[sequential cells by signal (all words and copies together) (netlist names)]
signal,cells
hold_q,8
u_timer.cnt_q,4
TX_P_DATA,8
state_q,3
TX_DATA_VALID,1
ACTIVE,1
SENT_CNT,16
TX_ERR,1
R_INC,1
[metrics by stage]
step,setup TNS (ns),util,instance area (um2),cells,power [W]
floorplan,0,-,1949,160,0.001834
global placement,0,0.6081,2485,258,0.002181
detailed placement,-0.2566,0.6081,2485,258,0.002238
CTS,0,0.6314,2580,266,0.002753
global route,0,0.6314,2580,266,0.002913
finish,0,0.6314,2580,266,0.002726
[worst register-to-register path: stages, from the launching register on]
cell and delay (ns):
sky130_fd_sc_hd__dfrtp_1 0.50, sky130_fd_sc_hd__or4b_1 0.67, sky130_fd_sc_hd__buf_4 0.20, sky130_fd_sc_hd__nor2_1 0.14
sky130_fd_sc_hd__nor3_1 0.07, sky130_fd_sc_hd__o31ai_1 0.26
===== src/rtl/demux_2_stream.sv =====
// 1-to-2 valid/ready sample-stream demultiplexer with per-output one-entry slots.
// The route is captured at the first beat of a burst and held until its last beat.
module demux_2_stream #(
    parameter int m = 12
) (
    input  logic         clk,
    input  logic         rst,
    input  logic [m-1:0] in_data,
    input  logic         in_valid,
    output logic         in_ready,
    input  logic         in_last,
    input  logic         sel,
    output logic [m-1:0] out0_data,
    output logic         out0_valid,
    input  logic         out0_ready,
    output logic [m-1:0] out1_data,
    output logic         out1_valid,
    input  logic         out1_ready,
    output logic         route,
    output logic         busy
);

    typedef enum logic {
        IDLE  = 1'b0,
        BURST = 1'b1
    } state_t;

    state_t         r_state;
    state_t         w_next_state;
    logic           r_route;
    logic [m-1:0]   r_data0;
    logic [m-1:0]   r_data1;
    logic           r_valid0;
    logic           r_valid1;

    logic           w_re;
    logic           w_room0;
    logic           w_room1;
    logic           w_accept;
    logic           w_load0;
    logic           w_load1;

    // Inside a burst the locked route wins; sel only matters at a burst start.
    assign w_re     = (r_state == BURST) ? r_route : sel;
    assign w_room0  = !r_valid0 || out0_ready;
    assign w_room1  = !r_valid1 || out1_ready;
    assign in_ready = w_re ? w_room1 : w_room0;
    assign w_accept = in_valid && in_ready;
    assign w_load0  = w_accept && !w_re;
    assign w_load1  = w_accept && w_re;

    // NOTE: state registers use non-blocking assignments so every flop samples
    // the pre-edge values of the others, independent of block evaluation order.
    always_ff @(posedge clk) begin
        if (rst) begin
            r_state <= IDLE;
        end else begin
            r_state <= w_next_state;
        end
    end

    // NOTE: the default assignment first means every path drives w_next_state,
    // so no latch is inferred when a case branch leaves it untouched.
    always_comb begin
        w_next_state = r_state;
        case (r_state)
            IDLE:    if (w_accept && !in_last) w_next_state = BURST;
            BURST:   if (w_accept && in_last)  w_next_state = IDLE;
            default: w_next_state = IDLE;
        endcase
    end

    always_ff @(posedge clk) begin
        if (rst) begin
            r_route <= 1'b0;
        end else if (w_accept && (r_state == IDLE)) begin
            r_route <= sel;
        end
    end

    // NOTE: slot data is cleared on reset so outputs read zero afterwards;
    // after a drain the data is deliberately held, only valid drops.
    always_ff @(posedge clk) begin
        if (rst) begin
            r_data0  <= '0;
            r_valid0 <= 1'b0;
        end else if (w_load0) begin
            r_data0  <= in_data;
            r_valid0 <= 1'b1;
        end else if (r_valid0 && out0_ready) begin
            r_valid0 <= 1'b0;
        end
    end

    always_ff @(posedge clk) begin
        if (rst) begin
            r_data1  <= '0;
            r_valid1 <= 1'b0;
        end else if (w_load1) begin
            r_data1  <= in_data;
            r_valid1 <= 1'b1;
        end else if (r_valid1 && out1_ready) begin
            r_valid1 <= 1'b0;
        end
    end

    assign out0_data  = r_data0;
    assign out0_valid = r_valid0;
    assign out1_data  = r_data1;
    assign out1_valid = r_valid1;
    assign route      = r_route;
    assign busy       = (r_state == BURST);

endmodule
--- config.mk ---
export PLATFORM = sky130hd
export DESIGN_NAME = trng_word_ctrl
export DESIGN_NICKNAME = d
export VERILOG_FILES = /design/src/rtl/trng_word_ctrl.sv
export SDC_FILE = /design/constraint.sdc
export NUM_CORES = 1
export LEC_CHECK = 0
export ABC_CLOCK_PERIOD_IN_PS = 5000
export BUFFER_PORTS_ARGS = -buffer_cell sky130_fd_sc_hd__buf_2
export CORE_ASPECT_RATIO = 0.75
export CORE_UTILIZATION = 45
export DETAILED_ROUTE_END_ITERATION = 6
export MAX_ROUTING_LAYER = met4
export PLACE_DENSITY_LB_ADDON = 0.05
export REMOVE_ABC_BUFFERS = 1
export SETUP_SLACK_MARGIN = 0.5
export SYNTH_ARGS = -nofsm -noshare
export SYNTH_HDL_FRONTEND = slang
export SYNTH_SLANG_ARGS = --single-unit
--- constraint.sdc ---
create_clock -name i_clk -period 5 [get_ports i_clk]
set_clock_uncertainty 0.15 [all_clocks]
set_input_delay 1 -clock i_clk [delete_from_list [all_inputs] [get_ports i_clk]]
set_output_delay 1 -clock i_clk [all_outputs]
set_load 0.02 [all_outputs]
--- config.mk ---
export PLATFORM = sky130hd
export DESIGN_NAME = lm_sm_sequencer
export DESIGN_NICKNAME = d
export VERILOG_FILES = /design/src/rtl/lm_sm_sequencer.sv
export SDC_FILE = /design/constraint.sdc
export NUM_CORES = 1
export LEC_CHECK = 0
export ABC_CLOCK_PERIOD_IN_PS = 6600
export CAP_MARGIN = 20
export CORE_ASPECT_RATIO = 1.25
export CORE_MARGIN = 10
export CORE_UTILIZATION = 42
export CTS_BUF_LIST = sky130_fd_sc_hd__clkbuf_8
export DETAILED_ROUTE_END_ITERATION = 10
export PLACE_DENSITY = 0.81
export SKIP_LAST_GASP = 1
export SLEW_MARGIN = 20
export SYNTH_ARGS = -nofsm -noshare
export SYNTH_HDL_FRONTEND = slang
export SYNTH_SLANG_ARGS = --single-unit
--- constraint.sdc ---
create_clock -name clk -period 6.6 [get_ports clk]
set_input_delay 1.98 -clock clk [delete_from_list [all_inputs] [get_ports clk]]
set_output_delay 1.98 -clock clk [all_outputs]
set_load 0.05 [all_outputs]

****

▸ The problem: The entries are to be repeated exactly, with nothing altered.

▸ Solution to this task:
[sequential cells by signal (all words and copies together) (netlist names)]
signal,cells
hold_q,8
u_timer.cnt_q,4
TX_P_DATA,8
state_q,3
TX_DATA_VALID,1
ACTIVE,1
SENT_CNT,16
TX_ERR,1
R_INC,1
[metrics by stage]
step,setup TNS (ns),util,instance area (um2),cells,power [W]
floorplan,0,-,1949,160,0.001834
global placement,0,0.6081,2485,258,0.002181
detailed placement,-0.2566,0.6081,2485,258,0.002238
CTS,0,0.6314,2580,266,0.002753
global route,0,0.6314,2580,266,0.002913
finish,0,0.6314,2580,266,0.002726
[worst register-to-register path: stages, from the launching register on]
cell and delay (ns):
sky130_fd_sc_hd__dfrtp_1 0.50, sky130_fd_sc_hd__or4b_1 0.67, sky130_fd_sc_hd__buf_4 0.20, sky130_fd_sc_hd__nor2_1 0.14
sky130_fd_sc_hd__nor3_1 0.07, sky130_fd_sc_hd__o31ai_1 0.26
===== src/rtl/demux_2_stream.sv =====
// 1-to-2 valid/ready sample-stream demultiplexer with per-output one-entry slots.
// The route is captured at the first beat of a burst and held until its last beat.
module demux_2_stream #(
    parameter int m = 12
) (
    input  logic         clk,
    input  logic         rst,
    input  logic [m-1:0] in_data,
    input  logic         in_valid,
    output logic         in_ready,
    input  logic         in_last,
    input  logic         sel,
    output logic [m-1:0] out0_data,
    output logic         out0_valid,
    input  logic         out0_ready,
    output logic [m-1:0] out1_data,
    output logic         out1_valid,
    input  logic         out1_ready,
    output logic         route,
    output logic         busy
);

    typedef enum logic {
        IDLE  = 1'b0,
        BURST = 1'b1
    } state_t;

    state_t         r_state;
    state_t         w_next_state;
    logic           r_route;
    logic [m-1:0]   r_data0;
    logic [m-1:0]   r_data1;
    logic           r_valid0;
    logic           r_valid1;

    logic           w_re;
    logic           w_room0;
    logic           w_room1;
    logic           w_accept;
    logic           w_load0;
    logic           w_load1;

    // Inside a burst the locked route wins; sel only matters at a burst start.
    assign w_re     = (r_state == BURST) ? r_route : sel;
    assign w_room0  = !r_valid0 || out0_ready;
    assign w_room1  = !r_valid1 || out1_ready;
    assign in_ready = w_re ? w_room1 : w_room0;
    assign w_accept = in_valid && in_ready;
    assign w_load0  = w_accept && !w_re;
    assign w_load1  = w_accept && w_re;

    // NOTE: state registers use non-blocking assignments so every flop samples
    // the pre-edge values of the others, independent of block evaluation order.
    always_ff @(posedge clk) begin
        if (rst) begin
            r_state <= IDLE;
        end else begin
            r_state <= w_next_state;
        end
    end

    // NOTE: the default assignment first means every path drives w_next_state,
    // so no latch is inferred when a case branch leaves it untouched.
    always_comb begin
        w_next_state = r_state;
        case (r_state)
            IDLE:    if (w_accept && !in_last) w_next_state = BURST;
            BURST:   if (w_accept && in_last)  w_next_state = IDLE;
            default: w_next_state = IDLE;
        endcase
    end

    always_ff @(posedge clk) begin
        if (rst) begin
            r_route <= 1'b0;
        end else if (w_accept && (r_state == IDLE)) begin
            r_route <= sel;
        end
    end

    // NOTE: slot data is cleared on reset so outputs read zero afterwards;
    // after a drain the data is deliberately held, only valid drops.
    always_ff @(posedge clk) begin
        if (rst) begin
            r_data0  <= '0;
            r_valid0 <= 1'b0;
        end else if (w_load0) begin
            r_data0  <= in_data;
            r_valid0 <= 1'b1;
        end else if (r_valid0 && out0_ready) begin
            r_valid0 <= 1'b0;
        end
    end

    always_ff @(posedge clk) begin
        if (rst) begin
            r_data1  <= '0;
            r_valid1 <= 1'b0;
        end else if (w_load1) begin
            r_data1  <= in_data;
            r_valid1 <= 1'b1;
        end else if (r_valid1 && out1_ready) begin
            r_valid1 <= 1'b0;
        end
    end

    assign out0_data  = r_data0;
    assign out0_valid = r_valid0;
    assign out1_data  = r_data1;
    assign out1_valid = r_valid1;
    assign route      = r_route;
    assign busy       = (r_state == BURST);

endmodule
--- config.mk ---
export PLATFORM = sky130hd
export DESIGN_NAME = trng_word_ctrl
export DESIGN_NICKNAME = d
export VERILOG_FILES = /design/src/rtl/trng_word_ctrl.sv
export SDC_FILE = /design/constraint.sdc
export NUM_CORES = 1
export LEC_CHECK = 0
export ABC_CLOCK_PERIOD_IN_PS = 5000
export BUFFER_PORTS_ARGS = -buffer_cell sky130_fd_sc_hd__buf_2
export CORE_ASPECT_RATIO = 0.75
export CORE_UTILIZATION = 45
export DETAILED_ROUTE_END_ITERATION = 6
export MAX_ROUTING_LAYER = met4
export PLACE_DENSITY_LB_ADDON = 0.05
export REMOVE_ABC_BUFFERS = 1
export SETUP_SLACK_MARGIN = 0.5
export SYNTH_ARGS = -nofsm -noshare
export SYNTH_HDL_FRONTEND = slang
export SYNTH_SLANG_ARGS = --single-unit
--- constraint.sdc ---
create_clock -name i_clk -period 5 [get_ports i_clk]
set_clock_uncertainty 0.15 [all_clocks]
set_input_delay 1 -clock i_clk [delete_from_list [all_inputs] [get_ports i_clk]]
set_output_delay 1 -clock i_clk [all_outputs]
set_load 0.02 [all_outputs]
--- config.mk ---
export PLATFORM = sky130hd
export DESIGN_NAME = lm_sm_sequencer
export DESIGN_NICKNAME = d
export VERILOG_FILES = /design/src/rtl/lm_sm_sequencer.sv
export SDC_FILE = /design/constraint.sdc
export NUM_CORES = 1
export LEC_CHECK = 0
export ABC_CLOCK_PERIOD_IN_PS = 6600
export CAP_MARGIN = 20
export CORE_ASPECT_RATIO = 1.25
export CORE_MARGIN = 10
export CORE_UTILIZATION = 42
export CTS_BUF_LIST = sky130_fd_sc_hd__clkbuf_8
export DETAILED_ROUTE_END_ITERATION = 10
export PLACE_DENSITY = 0.81
export SKIP_LAST_GASP = 1
export SLEW_MARGIN = 20
export SYNTH_ARGS = -nofsm -noshare
export SYNTH_HDL_FRONTEND = slang
export SYNTH_SLANG_ARGS = --single-unit
--- constraint.sdc ---
create_clock -name clk -period 6.6 [get_ports clk]
set_input_delay 1.98 -clock clk [delete_from_list [all_inputs] [get_ports clk]]
set_output_delay 1.98 -clock clk [all_outputs]
set_load 0.05 [all_outputs]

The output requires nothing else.